Collected data
········
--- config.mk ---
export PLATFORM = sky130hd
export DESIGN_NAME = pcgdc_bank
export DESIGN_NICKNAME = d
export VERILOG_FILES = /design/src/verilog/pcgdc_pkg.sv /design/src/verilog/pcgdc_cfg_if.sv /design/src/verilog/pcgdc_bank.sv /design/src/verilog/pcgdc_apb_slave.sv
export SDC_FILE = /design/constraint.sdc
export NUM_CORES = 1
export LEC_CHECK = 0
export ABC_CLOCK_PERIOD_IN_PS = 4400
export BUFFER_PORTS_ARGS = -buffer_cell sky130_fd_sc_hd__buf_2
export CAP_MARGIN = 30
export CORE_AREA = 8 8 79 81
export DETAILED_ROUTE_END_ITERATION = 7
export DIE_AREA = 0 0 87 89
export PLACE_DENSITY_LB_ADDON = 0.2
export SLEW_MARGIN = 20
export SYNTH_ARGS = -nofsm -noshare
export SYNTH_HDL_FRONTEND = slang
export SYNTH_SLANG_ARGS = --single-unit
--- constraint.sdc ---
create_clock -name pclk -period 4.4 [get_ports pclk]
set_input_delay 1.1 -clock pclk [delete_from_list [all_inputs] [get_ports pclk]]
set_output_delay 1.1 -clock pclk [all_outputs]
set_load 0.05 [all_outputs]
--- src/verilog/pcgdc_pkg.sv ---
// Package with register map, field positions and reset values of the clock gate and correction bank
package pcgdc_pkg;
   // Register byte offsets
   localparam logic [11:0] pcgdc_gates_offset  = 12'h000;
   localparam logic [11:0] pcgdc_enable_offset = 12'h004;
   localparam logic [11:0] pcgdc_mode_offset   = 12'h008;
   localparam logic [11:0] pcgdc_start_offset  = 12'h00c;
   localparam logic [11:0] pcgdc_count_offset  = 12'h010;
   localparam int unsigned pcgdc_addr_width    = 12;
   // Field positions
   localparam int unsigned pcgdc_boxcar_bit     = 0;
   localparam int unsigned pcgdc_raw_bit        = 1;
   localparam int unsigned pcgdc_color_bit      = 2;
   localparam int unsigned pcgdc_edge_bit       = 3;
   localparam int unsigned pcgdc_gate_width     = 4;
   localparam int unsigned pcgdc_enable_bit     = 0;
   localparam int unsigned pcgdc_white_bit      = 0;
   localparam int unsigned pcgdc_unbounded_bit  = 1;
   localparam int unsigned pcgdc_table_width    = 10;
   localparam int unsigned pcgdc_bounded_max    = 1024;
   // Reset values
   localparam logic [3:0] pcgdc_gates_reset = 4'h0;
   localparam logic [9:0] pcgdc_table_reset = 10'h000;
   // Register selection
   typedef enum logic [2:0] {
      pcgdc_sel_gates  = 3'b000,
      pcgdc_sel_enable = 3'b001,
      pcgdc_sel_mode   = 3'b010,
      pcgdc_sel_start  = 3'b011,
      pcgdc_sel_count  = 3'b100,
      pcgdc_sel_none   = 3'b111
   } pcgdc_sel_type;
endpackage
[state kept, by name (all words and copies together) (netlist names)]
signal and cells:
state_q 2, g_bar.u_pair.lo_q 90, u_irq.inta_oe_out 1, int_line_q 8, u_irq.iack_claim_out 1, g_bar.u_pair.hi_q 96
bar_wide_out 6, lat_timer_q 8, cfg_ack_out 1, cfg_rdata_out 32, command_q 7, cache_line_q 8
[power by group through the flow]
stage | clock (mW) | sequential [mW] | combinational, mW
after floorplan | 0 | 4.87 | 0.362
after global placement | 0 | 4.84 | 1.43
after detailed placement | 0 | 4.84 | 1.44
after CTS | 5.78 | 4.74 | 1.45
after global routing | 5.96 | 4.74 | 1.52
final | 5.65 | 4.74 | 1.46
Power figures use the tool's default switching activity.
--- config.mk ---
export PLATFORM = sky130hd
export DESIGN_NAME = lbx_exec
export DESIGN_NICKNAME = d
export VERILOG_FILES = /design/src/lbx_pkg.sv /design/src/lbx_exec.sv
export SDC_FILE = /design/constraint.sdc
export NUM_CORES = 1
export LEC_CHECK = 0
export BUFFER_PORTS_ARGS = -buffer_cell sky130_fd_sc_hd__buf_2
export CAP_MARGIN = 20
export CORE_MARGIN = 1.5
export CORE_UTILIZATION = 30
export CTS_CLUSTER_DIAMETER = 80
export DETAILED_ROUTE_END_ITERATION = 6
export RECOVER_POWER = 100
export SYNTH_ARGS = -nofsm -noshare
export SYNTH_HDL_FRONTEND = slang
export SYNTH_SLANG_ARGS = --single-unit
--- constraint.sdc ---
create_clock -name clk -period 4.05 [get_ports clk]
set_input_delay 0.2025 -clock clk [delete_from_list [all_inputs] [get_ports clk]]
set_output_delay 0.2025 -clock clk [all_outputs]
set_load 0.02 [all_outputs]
········
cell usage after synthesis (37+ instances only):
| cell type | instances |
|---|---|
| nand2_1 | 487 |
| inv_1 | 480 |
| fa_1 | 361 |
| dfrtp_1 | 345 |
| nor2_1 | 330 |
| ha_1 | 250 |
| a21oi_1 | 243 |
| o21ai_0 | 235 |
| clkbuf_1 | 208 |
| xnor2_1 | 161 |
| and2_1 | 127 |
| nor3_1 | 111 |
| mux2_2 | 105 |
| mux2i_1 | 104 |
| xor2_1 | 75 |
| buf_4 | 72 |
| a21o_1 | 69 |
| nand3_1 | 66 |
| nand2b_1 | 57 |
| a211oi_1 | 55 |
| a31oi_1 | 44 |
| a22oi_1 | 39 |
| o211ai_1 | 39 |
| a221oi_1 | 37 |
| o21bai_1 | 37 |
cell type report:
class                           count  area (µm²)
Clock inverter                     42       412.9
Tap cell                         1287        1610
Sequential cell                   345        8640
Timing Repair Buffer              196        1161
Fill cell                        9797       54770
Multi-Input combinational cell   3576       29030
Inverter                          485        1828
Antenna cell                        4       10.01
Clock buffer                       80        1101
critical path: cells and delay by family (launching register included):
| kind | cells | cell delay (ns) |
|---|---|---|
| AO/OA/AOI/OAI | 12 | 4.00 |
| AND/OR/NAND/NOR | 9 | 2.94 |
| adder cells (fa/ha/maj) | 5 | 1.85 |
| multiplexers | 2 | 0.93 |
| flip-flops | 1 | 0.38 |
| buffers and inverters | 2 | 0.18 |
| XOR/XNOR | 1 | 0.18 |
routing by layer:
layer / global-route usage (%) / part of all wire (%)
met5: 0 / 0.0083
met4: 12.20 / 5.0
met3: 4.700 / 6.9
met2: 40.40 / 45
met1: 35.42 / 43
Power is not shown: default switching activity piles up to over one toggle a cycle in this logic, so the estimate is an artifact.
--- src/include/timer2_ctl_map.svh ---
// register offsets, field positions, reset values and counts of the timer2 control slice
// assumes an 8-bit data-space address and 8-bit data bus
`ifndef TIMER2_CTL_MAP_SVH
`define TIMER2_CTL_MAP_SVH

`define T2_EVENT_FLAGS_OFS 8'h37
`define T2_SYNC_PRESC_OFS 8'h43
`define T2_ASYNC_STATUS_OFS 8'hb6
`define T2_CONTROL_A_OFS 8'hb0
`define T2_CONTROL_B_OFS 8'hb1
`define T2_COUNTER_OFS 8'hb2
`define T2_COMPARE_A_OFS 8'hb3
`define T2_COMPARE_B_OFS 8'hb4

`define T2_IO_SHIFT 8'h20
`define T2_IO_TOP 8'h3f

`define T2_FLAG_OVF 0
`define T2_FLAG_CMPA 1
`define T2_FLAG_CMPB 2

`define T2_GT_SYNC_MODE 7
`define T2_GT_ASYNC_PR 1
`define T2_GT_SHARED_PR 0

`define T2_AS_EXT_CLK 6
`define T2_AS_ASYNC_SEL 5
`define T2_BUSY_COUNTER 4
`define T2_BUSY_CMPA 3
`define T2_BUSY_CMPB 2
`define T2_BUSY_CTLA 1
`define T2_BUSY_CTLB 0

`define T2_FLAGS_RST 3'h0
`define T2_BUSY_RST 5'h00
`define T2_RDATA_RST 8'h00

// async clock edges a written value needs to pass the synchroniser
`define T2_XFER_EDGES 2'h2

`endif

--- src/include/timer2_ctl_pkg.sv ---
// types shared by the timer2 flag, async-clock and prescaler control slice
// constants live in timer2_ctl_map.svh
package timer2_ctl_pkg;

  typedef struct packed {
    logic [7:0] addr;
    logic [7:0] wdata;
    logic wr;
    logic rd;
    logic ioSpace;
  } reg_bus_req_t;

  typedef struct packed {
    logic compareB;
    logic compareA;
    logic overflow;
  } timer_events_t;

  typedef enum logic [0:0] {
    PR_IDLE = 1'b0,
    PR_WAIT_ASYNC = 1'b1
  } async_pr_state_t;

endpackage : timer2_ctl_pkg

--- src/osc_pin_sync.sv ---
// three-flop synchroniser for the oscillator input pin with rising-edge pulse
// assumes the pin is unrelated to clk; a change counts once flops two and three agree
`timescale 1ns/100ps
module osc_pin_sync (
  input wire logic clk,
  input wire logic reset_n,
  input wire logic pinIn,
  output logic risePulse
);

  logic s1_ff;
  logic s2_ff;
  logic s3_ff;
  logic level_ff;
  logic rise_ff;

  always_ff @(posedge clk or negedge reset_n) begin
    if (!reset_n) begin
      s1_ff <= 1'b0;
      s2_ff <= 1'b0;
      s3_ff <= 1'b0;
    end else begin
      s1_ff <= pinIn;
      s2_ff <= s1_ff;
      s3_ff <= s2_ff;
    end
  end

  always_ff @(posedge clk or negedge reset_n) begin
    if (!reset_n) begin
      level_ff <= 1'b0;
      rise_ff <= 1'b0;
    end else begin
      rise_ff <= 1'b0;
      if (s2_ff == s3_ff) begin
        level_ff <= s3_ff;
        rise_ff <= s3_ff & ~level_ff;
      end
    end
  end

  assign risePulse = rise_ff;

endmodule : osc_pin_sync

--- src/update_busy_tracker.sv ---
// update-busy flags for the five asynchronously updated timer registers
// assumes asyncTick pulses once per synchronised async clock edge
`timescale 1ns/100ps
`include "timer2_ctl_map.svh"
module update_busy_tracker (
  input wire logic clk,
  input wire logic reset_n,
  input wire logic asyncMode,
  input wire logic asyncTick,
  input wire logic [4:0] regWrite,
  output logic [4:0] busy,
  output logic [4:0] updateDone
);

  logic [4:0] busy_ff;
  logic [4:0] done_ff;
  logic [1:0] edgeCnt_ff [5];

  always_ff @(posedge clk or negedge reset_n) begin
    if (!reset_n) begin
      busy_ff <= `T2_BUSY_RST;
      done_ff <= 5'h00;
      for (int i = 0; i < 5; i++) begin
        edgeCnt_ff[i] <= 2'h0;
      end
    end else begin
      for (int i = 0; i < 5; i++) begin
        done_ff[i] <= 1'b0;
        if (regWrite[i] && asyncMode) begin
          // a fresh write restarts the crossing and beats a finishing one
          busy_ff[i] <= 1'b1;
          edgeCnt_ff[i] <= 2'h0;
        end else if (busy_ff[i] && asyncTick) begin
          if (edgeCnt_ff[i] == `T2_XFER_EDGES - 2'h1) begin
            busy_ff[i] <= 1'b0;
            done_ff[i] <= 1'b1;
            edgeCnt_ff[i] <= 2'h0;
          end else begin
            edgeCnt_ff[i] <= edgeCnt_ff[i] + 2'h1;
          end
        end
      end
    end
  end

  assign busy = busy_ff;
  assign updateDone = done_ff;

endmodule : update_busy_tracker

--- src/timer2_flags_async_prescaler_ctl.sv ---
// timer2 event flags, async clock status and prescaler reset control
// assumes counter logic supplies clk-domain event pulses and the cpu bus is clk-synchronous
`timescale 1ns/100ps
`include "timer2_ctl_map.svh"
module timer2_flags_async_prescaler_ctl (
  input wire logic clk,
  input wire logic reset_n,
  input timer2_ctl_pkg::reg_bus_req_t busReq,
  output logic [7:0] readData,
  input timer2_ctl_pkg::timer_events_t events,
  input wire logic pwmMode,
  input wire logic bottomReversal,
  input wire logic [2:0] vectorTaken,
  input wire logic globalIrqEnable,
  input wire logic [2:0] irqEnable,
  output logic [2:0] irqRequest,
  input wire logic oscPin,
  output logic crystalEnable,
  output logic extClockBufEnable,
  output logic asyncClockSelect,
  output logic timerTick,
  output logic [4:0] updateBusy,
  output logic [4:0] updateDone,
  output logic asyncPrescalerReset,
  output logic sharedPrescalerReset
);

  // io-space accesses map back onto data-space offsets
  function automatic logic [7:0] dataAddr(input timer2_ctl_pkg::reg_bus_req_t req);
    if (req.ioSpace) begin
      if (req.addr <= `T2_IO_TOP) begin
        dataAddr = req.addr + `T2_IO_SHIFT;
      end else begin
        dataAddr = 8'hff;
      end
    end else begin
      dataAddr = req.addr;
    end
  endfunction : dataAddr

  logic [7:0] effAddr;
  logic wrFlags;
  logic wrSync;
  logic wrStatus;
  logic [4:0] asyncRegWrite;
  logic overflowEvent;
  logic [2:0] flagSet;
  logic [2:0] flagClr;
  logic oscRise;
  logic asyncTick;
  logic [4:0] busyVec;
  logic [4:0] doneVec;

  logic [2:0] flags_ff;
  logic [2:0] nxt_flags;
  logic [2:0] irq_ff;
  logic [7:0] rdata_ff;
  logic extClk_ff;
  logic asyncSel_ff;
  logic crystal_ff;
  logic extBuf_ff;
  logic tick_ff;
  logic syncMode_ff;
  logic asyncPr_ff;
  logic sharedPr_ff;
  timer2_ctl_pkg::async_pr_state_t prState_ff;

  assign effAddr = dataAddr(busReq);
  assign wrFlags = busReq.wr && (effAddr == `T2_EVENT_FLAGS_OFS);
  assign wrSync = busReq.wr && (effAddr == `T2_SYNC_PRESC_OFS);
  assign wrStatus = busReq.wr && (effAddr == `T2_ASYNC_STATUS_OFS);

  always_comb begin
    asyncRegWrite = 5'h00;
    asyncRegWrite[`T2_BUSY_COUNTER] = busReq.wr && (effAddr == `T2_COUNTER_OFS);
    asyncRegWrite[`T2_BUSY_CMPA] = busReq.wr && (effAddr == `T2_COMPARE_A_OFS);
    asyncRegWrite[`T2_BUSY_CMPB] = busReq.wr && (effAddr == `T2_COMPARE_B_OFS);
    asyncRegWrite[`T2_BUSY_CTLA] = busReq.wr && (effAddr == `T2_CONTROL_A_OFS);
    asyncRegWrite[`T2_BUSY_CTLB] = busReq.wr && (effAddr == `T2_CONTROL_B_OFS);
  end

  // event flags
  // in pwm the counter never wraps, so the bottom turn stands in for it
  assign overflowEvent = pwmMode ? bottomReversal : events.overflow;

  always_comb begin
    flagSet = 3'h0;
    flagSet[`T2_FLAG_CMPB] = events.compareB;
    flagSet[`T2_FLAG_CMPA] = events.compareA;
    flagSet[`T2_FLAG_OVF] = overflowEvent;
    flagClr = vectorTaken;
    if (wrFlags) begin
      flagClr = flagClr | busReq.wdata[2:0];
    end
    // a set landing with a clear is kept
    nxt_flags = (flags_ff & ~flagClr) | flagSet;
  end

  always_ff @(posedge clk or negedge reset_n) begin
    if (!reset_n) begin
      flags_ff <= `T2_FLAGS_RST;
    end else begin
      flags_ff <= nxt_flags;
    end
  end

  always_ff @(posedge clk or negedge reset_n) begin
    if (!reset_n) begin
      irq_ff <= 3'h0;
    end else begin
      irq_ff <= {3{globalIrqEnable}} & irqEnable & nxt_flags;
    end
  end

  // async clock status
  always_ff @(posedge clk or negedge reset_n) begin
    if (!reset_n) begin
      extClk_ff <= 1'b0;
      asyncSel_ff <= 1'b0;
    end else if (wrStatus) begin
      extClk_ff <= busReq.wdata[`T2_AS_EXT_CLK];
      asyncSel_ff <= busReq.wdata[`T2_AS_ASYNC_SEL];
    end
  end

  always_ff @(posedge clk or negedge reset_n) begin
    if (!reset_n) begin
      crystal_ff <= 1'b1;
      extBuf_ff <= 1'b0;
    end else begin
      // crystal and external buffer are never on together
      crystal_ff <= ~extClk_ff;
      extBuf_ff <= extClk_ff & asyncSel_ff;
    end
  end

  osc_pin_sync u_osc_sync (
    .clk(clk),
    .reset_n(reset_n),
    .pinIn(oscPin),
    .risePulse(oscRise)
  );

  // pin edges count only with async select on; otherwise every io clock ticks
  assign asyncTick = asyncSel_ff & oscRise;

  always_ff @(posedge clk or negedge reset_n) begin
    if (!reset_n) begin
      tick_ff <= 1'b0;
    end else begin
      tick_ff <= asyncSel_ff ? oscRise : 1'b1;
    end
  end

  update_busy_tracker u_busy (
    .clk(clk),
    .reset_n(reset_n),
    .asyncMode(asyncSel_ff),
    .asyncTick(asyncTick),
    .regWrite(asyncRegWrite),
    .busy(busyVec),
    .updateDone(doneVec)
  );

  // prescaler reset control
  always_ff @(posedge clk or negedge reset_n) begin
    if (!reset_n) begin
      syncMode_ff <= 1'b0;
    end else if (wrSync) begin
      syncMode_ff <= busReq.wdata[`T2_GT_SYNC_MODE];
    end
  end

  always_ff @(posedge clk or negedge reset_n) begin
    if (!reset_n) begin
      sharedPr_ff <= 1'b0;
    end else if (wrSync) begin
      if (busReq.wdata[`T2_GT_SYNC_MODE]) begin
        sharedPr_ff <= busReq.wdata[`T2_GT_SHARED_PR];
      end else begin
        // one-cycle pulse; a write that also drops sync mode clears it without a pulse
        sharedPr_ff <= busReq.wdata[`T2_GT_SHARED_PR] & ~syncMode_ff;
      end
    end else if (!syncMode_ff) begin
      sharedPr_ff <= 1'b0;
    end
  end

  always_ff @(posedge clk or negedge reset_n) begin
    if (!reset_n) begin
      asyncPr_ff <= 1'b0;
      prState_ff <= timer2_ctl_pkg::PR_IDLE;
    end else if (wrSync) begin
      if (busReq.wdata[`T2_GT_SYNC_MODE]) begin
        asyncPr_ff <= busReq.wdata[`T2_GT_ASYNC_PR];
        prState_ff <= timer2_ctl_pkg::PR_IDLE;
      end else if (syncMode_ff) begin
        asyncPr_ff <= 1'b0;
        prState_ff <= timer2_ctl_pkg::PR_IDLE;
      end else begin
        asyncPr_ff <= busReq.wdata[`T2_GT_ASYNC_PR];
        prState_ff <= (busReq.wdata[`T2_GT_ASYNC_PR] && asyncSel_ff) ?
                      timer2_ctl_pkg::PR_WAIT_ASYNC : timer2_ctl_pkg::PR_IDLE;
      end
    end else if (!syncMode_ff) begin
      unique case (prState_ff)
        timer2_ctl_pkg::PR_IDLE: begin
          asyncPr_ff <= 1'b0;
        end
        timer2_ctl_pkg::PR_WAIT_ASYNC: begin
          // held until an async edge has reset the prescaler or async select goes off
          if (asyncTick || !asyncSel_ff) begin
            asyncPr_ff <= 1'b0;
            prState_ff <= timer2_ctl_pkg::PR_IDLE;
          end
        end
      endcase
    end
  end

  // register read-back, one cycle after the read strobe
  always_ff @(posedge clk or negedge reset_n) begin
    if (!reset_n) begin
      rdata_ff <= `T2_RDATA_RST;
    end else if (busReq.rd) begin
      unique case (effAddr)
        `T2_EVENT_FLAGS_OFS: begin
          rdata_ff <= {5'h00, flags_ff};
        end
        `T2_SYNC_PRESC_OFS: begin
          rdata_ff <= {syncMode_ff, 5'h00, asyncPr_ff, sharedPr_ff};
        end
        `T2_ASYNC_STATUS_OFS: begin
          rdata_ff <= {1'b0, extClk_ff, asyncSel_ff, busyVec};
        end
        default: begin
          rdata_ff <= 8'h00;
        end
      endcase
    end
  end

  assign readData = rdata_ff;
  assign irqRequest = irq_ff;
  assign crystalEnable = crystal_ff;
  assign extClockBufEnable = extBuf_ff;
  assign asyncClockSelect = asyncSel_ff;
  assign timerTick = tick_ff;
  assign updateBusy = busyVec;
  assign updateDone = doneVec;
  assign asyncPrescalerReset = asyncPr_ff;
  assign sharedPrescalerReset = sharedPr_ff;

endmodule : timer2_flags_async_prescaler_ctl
········
All that is wanted is an exact copy of the lines above from the one with "mux2_2 | 105 |" through the one with "multiplexers | 2 | 0.93 |", with both ends included.

| mux2_2 | 105 |
| mux2i_1 | 104 |
| xor2_1 | 75 |
| buf_4 | 72 |
| a21o_1 | 69 |
| nand3_1 | 66 |
| nand2b_1 | 57 |
| a211oi_1 | 55 |
| a31oi_1 | 44 |
| a22oi_1 | 39 |
| o211ai_1 | 39 |
| a221oi_1 | 37 |
| o21bai_1 | 37 |
cell type report:
class                           count  area (µm²)
Clock inverter                     42       412.9
Tap cell                         1287        1610
Sequential cell                   345        8640
Timing Repair Buffer              196        1161
Fill cell                        9797       54770
Multi-Input combinational cell   3576       29030
Inverter                          485        1828
Antenna cell                        4       10.01
Clock buffer                       80        1101
critical path: cells and delay by family (launching register included):
| kind | cells | cell delay (ns) |
|---|---|---|
| AO/OA/AOI/OAI | 12 | 4.00 |
| AND/OR/NAND/NOR | 9 | 2.94 |
| adder cells (fa/ha/maj) | 5 | 1.85 |
| multiplexers | 2 | 0.93 |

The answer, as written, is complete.